**config.mk**
```make
export PLATFORM = sky130hd
export DESIGN_NAME = fighter_anim_ctrl_flat
export DESIGN_NICKNAME = d
export VERILOG_FILES = /design/src/rtl/fighter_anim_ctrl_pkg.sv /design/src/rtl/fighter_anim_ctrl_if.sv /design/src/rtl/fighter_anim_ctrl_jump_physics.sv /design/src/rtl/fighter_anim_ctrl.sv /design/src/flat_wrapper.sv
export SDC_FILE = /design/constraint.sdc
export NUM_CORES = 1
export LEC_CHECK = 0
export CORE_ASPECT_RATIO = 0.6
export CORE_MARGIN = 2
export CORE_UTILIZATION = 35
export CTS_BUF_LIST = sky130_fd_sc_hd__clkbuf_4 sky130_fd_sc_hd__clkbuf_8
export DETAILED_ROUTE_END_ITERATION = 7
export PLACE_DENSITY = 0.57
export SLEW_MARGIN = 10
export SYNTH_ARGS = -nofsm -noshare
export SYNTH_HDL_FRONTEND = slang
export SYNTH_HIERARCHICAL = 1
export SYNTH_SLANG_ARGS = --single-unit
```
**constraint.sdc**
```tcl
create_clock -name vga_clk -period 3.45 [get_ports vga_clk]
set_clock_uncertainty 0.2 [all_clocks]
set_input_delay 0.5175 -clock vga_clk [delete_from_list [all_inputs] [get_ports vga_clk]]
set_output_delay 0.5175 -clock vga_clk [all_outputs]
set_load 0.005 [all_outputs]
```
File: src/rtl/int_arr_gather.sv
// Gathers a scalar i32 stream into groups of four 13-bit signed elements.
// Elements are truncated or saturated. A flush request emits a partial group padded with zeros.
module int_arr_gather #(
    parameter bit SATURATE = 1'b0
) (
    input  logic        clk,
    input  logic        rstn,
    input  logic [31:0] ints_data,
    input  logic        ints_valid,
    output logic        ints_ready,
    output logic [12:0] arr_data0,
    output logic [12:0] arr_data1,
    output logic [12:0] arr_data2,
    output logic [12:0] arr_data3,
    output logic        arr_valid,
    input  logic        arr_ready,
    input  logic        flush,
    output logic [15:0] satCount
);

    localparam int DATA_W = 32;
    localparam int ELEM_W = 13;

    function automatic logic signed [ELEM_W-1:0] conv(input logic signed [DATA_W-1:0] x);
        if (SATURATE && x > 32'sd4095)  return 13'sh0FFF;
        if (SATURATE && x < -32'sd4096) return 13'sh1000;
        return $signed(x[ELEM_W-1:0]);
    endfunction

    function automatic logic clamped(input logic signed [DATA_W-1:0] x);
        return SATURATE && (x > 32'sd4095 || x < -32'sd4096);
    endfunction

    logic signed [ELEM_W-1:0] slot_p0 [4];
    logic [1:0]               idx_p0;
    logic                     flush_pend;
    logic signed [ELEM_W-1:0] out_p1 [4];
    logic                     vld_p1;

    logic signed [ELEM_W-1:0] cur_p0;
    logic signed [ELEM_W-1:0] grp_p0 [4];
    logic                     clamp_p0;
    logic                     acc, out_free, flush_req, load;
    logic [2:0]               cnt;

    assign ints_ready = rstn && !flush_pend && (idx_p0 != 2'd3 || !vld_p1 || arr_ready);

    always_comb begin
        cur_p0    = conv(ints_data);
        clamp_p0  = clamped(ints_data);
        acc       = ints_valid && ints_ready;
        out_free  = !vld_p1 || arr_ready;
        flush_req = flush || flush_pend;
        // cnt is the number of filled slots once this cycle's accept is stored
        cnt       = {1'b0, idx_p0} + {2'b00, acc};
        load      = out_free && (cnt == 3'd4 || (flush_req && cnt != 3'd0));
        for (int k = 0; k < 4; k++) begin
            grp_p0[k] = slot_p0[k];
            if (acc && idx_p0 == 2'(k)) grp_p0[k] = cur_p0;
            if (3'(k) >= cnt)           grp_p0[k] = '0;
        end
    end

    // Stage p0: slot capture and group control
    always_ff @(posedge clk) begin
        if (!rstn) begin
            idx_p0     <= 2'd0;
            flush_pend <= 1'b0;
            satCount   <= 16'd0;
            for (int k = 0; k < 4; k++) slot_p0[k] <= '0;
        end else begin
            if (acc) slot_p0[idx_p0] <= cur_p0;
            idx_p0     <= load ? 2'd0 : cnt[1:0];
            flush_pend <= flush_req && cnt != 3'd0 && !load;
            if (acc && clamp_p0 && satCount != 16'hFFFF) satCount <= satCount + 16'd1;
        end
    end

    // Stage p1: output register, held while stalled
    always_ff @(posedge clk) begin
        if (!rstn) begin
            vld_p1 <= 1'b0;
            for (int k = 0; k < 4; k++) out_p1[k] <= '0;
        end else if (load) begin
            vld_p1 <= 1'b1;
            for (int k = 0; k < 4; k++) out_p1[k] <= grp_p0[k];
        end else if (arr_ready) begin
            vld_p1 <= 1'b0;
        end
    end

    assign arr_valid = vld_p1;
    assign arr_data0 = out_p1[0];
    assign arr_data1 = out_p1[1];
    assign arr_data2 = out_p1[2];
    assign arr_data3 = out_p1[3];

endmodule

File: config.mk
export PLATFORM = sky130hd
export DESIGN_NAME = int_arr_gather
export DESIGN_NICKNAME = d
export VERILOG_FILES = /design/src/rtl/int_arr_gather.sv
export SDC_FILE = /design/constraint.sdc
export NUM_CORES = 1
export LEC_CHECK = 0
export BUFFER_PORTS_ARGS = -buffer_cell sky130_fd_sc_hd__clkbuf_2
export CAP_MARGIN = 25
export CORE_UTILIZATION = 40
export CTS_BUF_LIST = sky130_fd_sc_hd__clkbuf_8
export DETAILED_ROUTE_END_ITERATION = 10
export SYNTH_ARGS = -nofsm -noshare
export SYNTH_HDL_FRONTEND = slang
export SYNTH_SLANG_ARGS = --single-unit
File: constraint.sdc
create_clock -name clk -period 9.83 [get_ports clk]
set_clock_uncertainty 0.2 [all_clocks]
set_input_delay 0.4915 -clock clk [delete_from_list [all_inputs] [get_ports clk]]
set_output_delay 0.4915 -clock clk [all_outputs]
set_load 0.01 [all_outputs]
==> summary.md <==
| Metric | Value |
|---|---|
| Peak VDD IR | 0.05440 mV |
| Hold endpoint | flush_pend |
| Die footprint | 13180 µm² |
| Post-DR wirelength/cell | 16.91 µm |
| Post-Synthesis Cell Area | 5089 µm² |
| Gr ovfl total | 0 |
| Detailed Route Iter0 Violations | approximately 230 |
| Max Cap Viol | 0 |
| Async set-or-reset flop fraction in the synthesized netlist | 0% |
| DRC | 0 |
| Reg clk slew, reported paths | 90 ps |
| Via count | 3008 |
| R2R cell count | 8 |
| Cts repair resizes | 0 |
| Commonest cells in the synthesized netlist | edfxtp_1 (104), mux2i_1 (53), and2_1 (39) |
| Fin. max-slew vios | 0 |
| Crit-path max FO | 41 |
| Final std cells w/o fill | slightly below 600 |
| Post-synthesis instance total | 354 |
| Critical path capture point type | flip-flop |
| Minimum clock period | 4434 ps |
| Synth top area cells | edfxtp_1 (61%), mux2i_1 (10%), and2_1 (4.8%) |
| Critical Path AT | roughly 4300 ps |
| NumNets Final | 455 |
| Largest area contributor in the netlist | edfxtp_1 |
| Worst skew pair latency | 360 ps |
| Hold Vio Cnt, Final | 0 |
| Hold WC Path Type | primary input to flip-flop |
| Post-synth EDFFs | 104 |
| Core Box Area | 12210 µm² |
| Starting Density | 41.67% |
| FF-to-FF Start | flush_pend |
| Share of layout cells above drive strength 1 | between 20% and 30% |
| Dpl cell area | 5505 µm² |
| Largest net degree at the start of global routing | 42 |
| #FFs+latches synth | 108 |
| H-Tree Depth | 3 |
| Final HPWL DP | 6483 µm |
| Setup_tns | 0 ps |
| Sink Count | 108 |
| Initial antenna violation count | 0 |
| IO Port Bufs | 71 |
| # fillers | roughly 1200 |
| Seq/Total Area, Yosys | a little over three fifths |
| Cell depth of the worst hold path | 3 |
| Number of global-route vias before repair | 2781 |
| Setup CP Type | primary input to flip-flop |
| # setup viols final | 0 |
| Root Driver | clkbuf_8 |
| Setup Fix Bufs, Post-CTS | 0 |
| Pre-antenna DRT Iters | 5 |
| Layout Area Growth over Synthesis | 11.85% |
| Die Span X | 114.8 µm |
| Fin crit share | 45.11% |
| Yosys cell types | 37 |
| Deepest clock path buffer count | 2 |
| Tot GR Track Use | 16.00% |
| Post-route antenna net violation count | 0 |
| Outcome | completed |
| RSZ-0062 raised after global routing | false |
| Worst EP required | approximately 9700 ps |
| # placed instances | 572 |
| Design area | 5692 µm² |
| Ys flop type | edfxtp_1 |
| Slew @ Worst Pin | 879.4 ps |
| CP startpoint kind | primary input |
| Yosys top cell area share | 61.37% |
| Pwr Total | 0.8655 mW |
| CTS tree | done |
| Leak Pwr | 2.180 nW |
| Fmax | 0.2255 GHz |
| I/O Pins | 107 |
| Vias per cell | 5.107 |
| Hold wc startpoint | rstn |
| RR Endpoint | out_p1[3][5] |
| WL final | 9959 µm |
| TritonCTS buffer count | 9 |
| Most common cell in the synthesized netlist | edfxtp_1 |
| ANT cells | 0 |
| Cell row count | 40 |
| PwrDens | roughly 150 nW/µm² |
| R2R setup slack | roughly 5400 ps |
| Slew margin rel. | 41.31% |
| CTS Hold Buffers Added | 0 |
| Ys Warns | 0 |
| Die span in y | ~110 µm |
| First-pass GRT wire length | 15150 µm |
| Avg Cell Area, Syn | 14.37 µm² |
| RD Place Congestion | 0.8793 |
==> metrics by stage <==
step | hold WS, ps | setup slack, ps | utilization, %
2_1_floorplan | 387.8 | 4709 | -
3_5_place_dp | 434.0 | 4992 | 45.08
3_3_place_gp | 394.7 | 5073 | 45.08
4_1_cts | 322.2 | 5384 | 46.38
6_report | 340.8 | 5396 | 46.61
5_1_grt | 368.9 | 5071 | 46.61
==> routing by layer <==
metal	up-vias	wire (µm)	global-route usage, %
li1	1439	-	-
met1	1459	4580	21.82
met2	91	4550	24.44
met3	19	468	2.741
met4	0	359	8.831
met5	-	0	0
==> power breakdown <==
group | total (mW) | switching [mW] | internal, mW
combinational | 0.0941 | 0.0652 | 0.0289
clock | 0.231 | 0.142 | 0.0888
sequential | 0.540 | 0.00793 | 0.532
==> critical path, cell delays in order <==
cell and delay [ps]:
clkbuf_2 280, and3b_1 630, nand3_1 190, ha_1 390
nor3_1 70, mux2i_1 250, nand4b_4 610, o21ai_4 810
buf_4 500
==> registers in the layout, summed over array words and instances (netlist names) <==
register and flops:
out_p1 52, flush_pend 1, idx_p0 2, arr_valid 1, slot_p0 52
==> cells by family after synthesis <==
kind of cell | count (synthesis) | synth area share (%)
fa+ha+maj | 2 | 0.4917
mux | 53 | 10.43
flops | 108 | 62.95
simple gates | 121 | 15.32
compound gates | 23 | 5.286
other cells | 1 | 0.07369
buf+inv | 46 | 5.459
==> area by class of cell <==
type	count	area, µm²	area share [%]
clock buffer	9	123.9	2.176
clock inverter	7	35.03	0.6155
inverter	5	18.77	0.3297
multi-input combinational	215	1680	29.52
sequential	108	3203	56.28
tap	168	210.2	3.693
timing repair buffer	77	420.4	7.386
==> cells in the final DEF (no fill, tap or decap), types with 4 or more instances in the layout <==
master	instances
a2111oi_2	13
and2_1	39
and3_1	13
buf_4	5
clkbuf_2	71
clkbuf_8	9
conb_1	16
dfxtp_1	4
edfxtp_1	104
inv_1	6
mux2i_1	53
nand2_1	4
nor2_1	6
nor3_1	28
nor4_1	13
==> how the worst max path moves through the flow <==
stage / start / depth (start not counted) / end
3_5_place_dp: rstn / 9 / out_p1[1][11]
3_3_place_gp: rstn / 9 / out_p1[1][11]
5_1_grt: flush_pend / 8 / out_p1[0][7]
2_1_floorplan: ints_valid / 10 / out_p1[0][0]
4_1_cts: flush_pend / 8 / out_p1[3][5]
6_report: rstn / 9 / out_p1[3][5]
No activity file was read; power rests on OpenSTA's default activity.
===== src/rtl/id_ex_pipeline_reg_pkg.sv =====
// Shared types for the ID->EX stage: control bus layout, ALU intent encoding, halt FSM states.
package core_pkg;

    localparam int XLEN_DEFAULT = 32;

    typedef enum logic [1:0] {
        ALU_ADD = 2'b00,
        ALU_SUB = 2'b01,
        ALU_RTY = 2'b10,
        ALU_ITY = 2'b11
    } alu_intent_t;

    typedef struct packed {
        logic        is_halt;
        logic        is_branch;
        logic        is_jal;
        logic        is_jalr;
        logic        mem_write_en;
        logic        mem_read_en;
        logic        reg_write_en;
        logic        rd_src_optn;
        alu_intent_t alu_intent;
        logic        alu_src_optn;
    } ctrl_bus_t;

    typedef enum logic [1:0] {
        ST_RUN,
        ST_DRAIN,
        ST_HALTED
    } halt_state_t;

    localparam ctrl_bus_t CTRL_NOP = '0;

    // x0 is hardwired to zero, so a write to it never creates a dependency
    function automatic logic reg_match(input logic [4:0] rd, input logic [4:0] rs);
        return (rd != 5'd0) && (rd == rs);
    endfunction

endpackage


===== src/rtl/id_ex_pipeline_reg_if.sv =====
// ID->EX stage bundle: ID-side fields and pipeline controls in, EX-side fields and hazard/halt status out.
interface id_ex_pipeline_reg_if
    import core_pkg::*;
#(
    parameter int XLEN = XLEN_DEFAULT
);
    logic            stall_i;
    logic            flush_i;
    logic            id_valid_i;
    ctrl_bus_t       id_ctrl_i;
    logic [XLEN-1:0] id_pc_i;
    logic [XLEN-1:0] id_rs1_data_i;
    logic [XLEN-1:0] id_rs2_data_i;
    logic [XLEN-1:0] id_imm_i;
    logic [4:0]      id_rs1_addr_i;
    logic [4:0]      id_rs2_addr_i;
    logic [4:0]      id_rd_addr_i;
    logic [2:0]      id_funct3_i;
    logic            id_funct7_b5_i;

    logic            ex_valid_o;
    ctrl_bus_t       ex_ctrl_o;
    logic [XLEN-1:0] ex_pc_o;
    logic [XLEN-1:0] ex_rs1_data_o;
    logic [XLEN-1:0] ex_rs2_data_o;
    logic [XLEN-1:0] ex_imm_o;
    logic [4:0]      ex_rs1_addr_o;
    logic [4:0]      ex_rs2_addr_o;
    logic [4:0]      ex_rd_addr_o;
    logic [2:0]      ex_funct3_o;
    logic            ex_funct7_b5_o;
    logic            load_use_stall_o;
    logic            halt_pending_o;
    logic            core_halted_o;

    modport master (
        output stall_i, flush_i, id_valid_i, id_ctrl_i, id_pc_i, id_rs1_data_i, id_rs2_data_i,
               id_imm_i, id_rs1_addr_i, id_rs2_addr_i, id_rd_addr_i, id_funct3_i, id_funct7_b5_i,
        input  ex_valid_o, ex_ctrl_o, ex_pc_o, ex_rs1_data_o, ex_rs2_data_o, ex_imm_o,
               ex_rs1_addr_o, ex_rs2_addr_o, ex_rd_addr_o, ex_funct3_o, ex_funct7_b5_o,
               load_use_stall_o, halt_pending_o, core_halted_o
    );

    modport slave (
        input  stall_i, flush_i, id_valid_i, id_ctrl_i, id_pc_i, id_rs1_data_i, id_rs2_data_i,
               id_imm_i, id_rs1_addr_i, id_rs2_addr_i, id_rd_addr_i, id_funct3_i, id_funct7_b5_i,
        output ex_valid_o, ex_ctrl_o, ex_pc_o, ex_rs1_data_o, ex_rs2_data_o, ex_imm_o,
               ex_rs1_addr_o, ex_rs2_addr_o, ex_rd_addr_o, ex_funct3_o, ex_funct7_b5_o,
               load_use_stall_o, halt_pending_o, core_halted_o
    );

endinterface


===== src/rtl/id_ex_pipeline_reg_load_use_detector.sv =====
// Load-use hazard detect: a load in EX whose rd feeds either source of the ID instruction.
// Purely combinational; both sources are compared regardless of instruction format.
module load_use_detector
    import core_pkg::*;
(
    input  logic       ex_valid_i,
    input  logic       ex_mem_read_i,
    input  logic [4:0] ex_rd_addr_i,
    input  logic       id_valid_i,
    input  logic [4:0] id_rs1_addr_i,
    input  logic [4:0] id_rs2_addr_i,
    output logic       hazard_o
);

    assign hazard_o = id_valid_i & ex_valid_i & ex_mem_read_i
                    & (reg_match(ex_rd_addr_i, id_rs1_addr_i) | reg_match(ex_rd_addr_i, id_rs2_addr_i));

endmodule


===== src/rtl/id_ex_pipeline_reg.sv =====
// ID->EX pipeline register with bubble insertion, load-use detect and post-ecall halt drain; 1-cycle latency,
// stall_i holds everything. Optional ID_EX_PERF_CNT_EN adds saturating bubble/stall counters.
module id_ex_pipeline_reg
    import core_pkg::*;
#(
    parameter int XLEN         = XLEN_DEFAULT,
    parameter int DRAIN_CYCLES = 2
) (
    input  logic                 clk_i,
    input  logic                 rst_i,
    id_ex_pipeline_reg_if.slave  pipe
`ifdef ID_EX_PERF_CNT_EN
    ,
    output logic [31:0]          bubble_cnt_o,
    output logic [31:0]          stall_cnt_o
`endif
);

    localparam int CW = (DRAIN_CYCLES > 1) ? $clog2(DRAIN_CYCLES) : 1;
    localparam logic [CW-1:0] CNT_LAST = CW'(DRAIN_CYCLES - 1);

    typedef struct packed {
        logic            valid;
        ctrl_bus_t       ctrl;
        logic [XLEN-1:0] pc;
        logic [XLEN-1:0] rs1_data;
        logic [XLEN-1:0] rs2_data;
        logic [XLEN-1:0] imm;
        logic [4:0]      rs1_addr;
        logic [4:0]      rs2_addr;
        logic [4:0]      rd_addr;
        logic [2:0]      funct3;
        logic            funct7_b5;
    } ex_reg_t;

    ex_reg_t     ex_q, ex_d, id_pkt;
    halt_state_t state_q;
    logic [CW-1:0] cnt_q;
    logic        halt_pending_q, core_halted_q;
    logic        hazard_raw, load_use, halt_enter, insert_bubble;

    load_use_detector u_lud (
        .ex_valid_i    (ex_q.valid),
        .ex_mem_read_i (ex_q.ctrl.mem_read_en),
        .ex_rd_addr_i  (ex_q.rd_addr),
        .id_valid_i    (pipe.id_valid_i),
        .id_rs1_addr_i (pipe.id_rs1_addr_i),
        .id_rs2_addr_i (pipe.id_rs2_addr_i),
        .hazard_o      (hazard_raw)
    );

    assign load_use   = hazard_raw & (state_q == ST_RUN);
    // The ecall's own edge already blocks the younger instruction sitting in ID
    assign halt_enter = (state_q == ST_RUN) & ex_q.valid & ex_q.ctrl.is_halt;
    assign insert_bubble = (state_q != ST_RUN) | halt_enter | load_use;

    always_comb begin
        id_pkt = '0;
        if (pipe.id_valid_i) begin
            id_pkt.valid     = 1'b1;
            id_pkt.ctrl      = pipe.id_ctrl_i;
            id_pkt.pc        = pipe.id_pc_i;
            id_pkt.rs1_data  = pipe.id_rs1_data_i;
            id_pkt.rs2_data  = pipe.id_rs2_data_i;
            id_pkt.imm       = pipe.id_imm_i;
            id_pkt.rs1_addr  = pipe.id_rs1_addr_i;
            id_pkt.rs2_addr  = pipe.id_rs2_addr_i;
            id_pkt.rd_addr   = pipe.id_rd_addr_i;
            id_pkt.funct3    = pipe.id_funct3_i;
            id_pkt.funct7_b5 = pipe.id_funct7_b5_i;
        end
    end

    always_comb begin
        ex_d = ex_q;
        if (pipe.flush_i) begin
            ex_d = '0;
        end else if (!pipe.stall_i) begin
            ex_d = insert_bubble ? '0 : id_pkt;
        end
    end

    always_ff @(posedge clk_i) begin
        if (rst_i) begin
            ex_q <= '0;
        end else begin
            ex_q <= ex_d;
        end
    end

    // Halt drain: flush never affects it, stall freezes it
    always_ff @(posedge clk_i) begin
        if (rst_i) begin
            state_q        <= ST_RUN;
            cnt_q          <= '0;
            halt_pending_q <= 1'b0;
            core_halted_q  <= 1'b0;
        end else if (!pipe.stall_i) begin
            case (state_q)
                ST_RUN: begin
                    if (halt_enter) begin
                        state_q        <= ST_DRAIN;
                        cnt_q          <= '0;
                        halt_pending_q <= 1'b1;
                    end
                end
                ST_DRAIN: begin
                    if (cnt_q == CNT_LAST) begin
                        state_q       <= ST_HALTED;
                        core_halted_q <= 1'b1;
                    end else begin
                        cnt_q <= cnt_q + CW'(1);
                    end
                end
                ST_HALTED: begin
                    state_q <= ST_HALTED;
                end
                default: begin
                    state_q        <= ST_RUN;
                    halt_pending_q <= 1'b0;
                    core_halted_q  <= 1'b0;
                end
            endcase
        end
    end

`ifdef ID_EX_PERF_CNT_EN
    logic [31:0] bubble_cnt_q, stall_cnt_q;
    logic        bubble_evt;

    assign bubble_evt = pipe.flush_i | (!pipe.stall_i & insert_bubble);

    always_ff @(posedge clk_i) begin
        if (rst_i) begin
            bubble_cnt_q <= '0;
            stall_cnt_q  <= '0;
        end else begin
            if (bubble_evt && (bubble_cnt_q != 32'hFFFF_FFFF)) begin
                bubble_cnt_q <= bubble_cnt_q + 32'd1;
            end
            if (pipe.stall_i && (stall_cnt_q != 32'hFFFF_FFFF)) begin
                stall_cnt_q <= stall_cnt_q + 32'd1;
            end
        end
    end

    assign bubble_cnt_o = bubble_cnt_q;
    assign stall_cnt_o  = stall_cnt_q;
`endif

    assign pipe.ex_valid_o       = ex_q.valid;
    assign pipe.ex_ctrl_o        = ex_q.ctrl;
    assign pipe.ex_pc_o          = ex_q.pc;
    assign pipe.ex_rs1_data_o    = ex_q.rs1_data;
    assign pipe.ex_rs2_data_o    = ex_q.rs2_data;
    assign pipe.ex_imm_o         = ex_q.imm;
    assign pipe.ex_rs1_addr_o    = ex_q.rs1_addr;
    assign pipe.ex_rs2_addr_o    = ex_q.rs2_addr;
    assign pipe.ex_rd_addr_o     = ex_q.rd_addr;
    assign pipe.ex_funct3_o      = ex_q.funct3;
    assign pipe.ex_funct7_b5_o   = ex_q.funct7_b5;
    assign pipe.load_use_stall_o = load_use;
    assign pipe.halt_pending_o   = halt_pending_q;
    assign pipe.core_halted_o    = core_halted_q;

endmodule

+ + + + + + +

* Task statement *
Which lines in the listing have the string "kind"? Pick them out and copy them.

* Response area *
| CP startpoint kind | primary input |
kind of cell | count (synthesis) | synth area share (%)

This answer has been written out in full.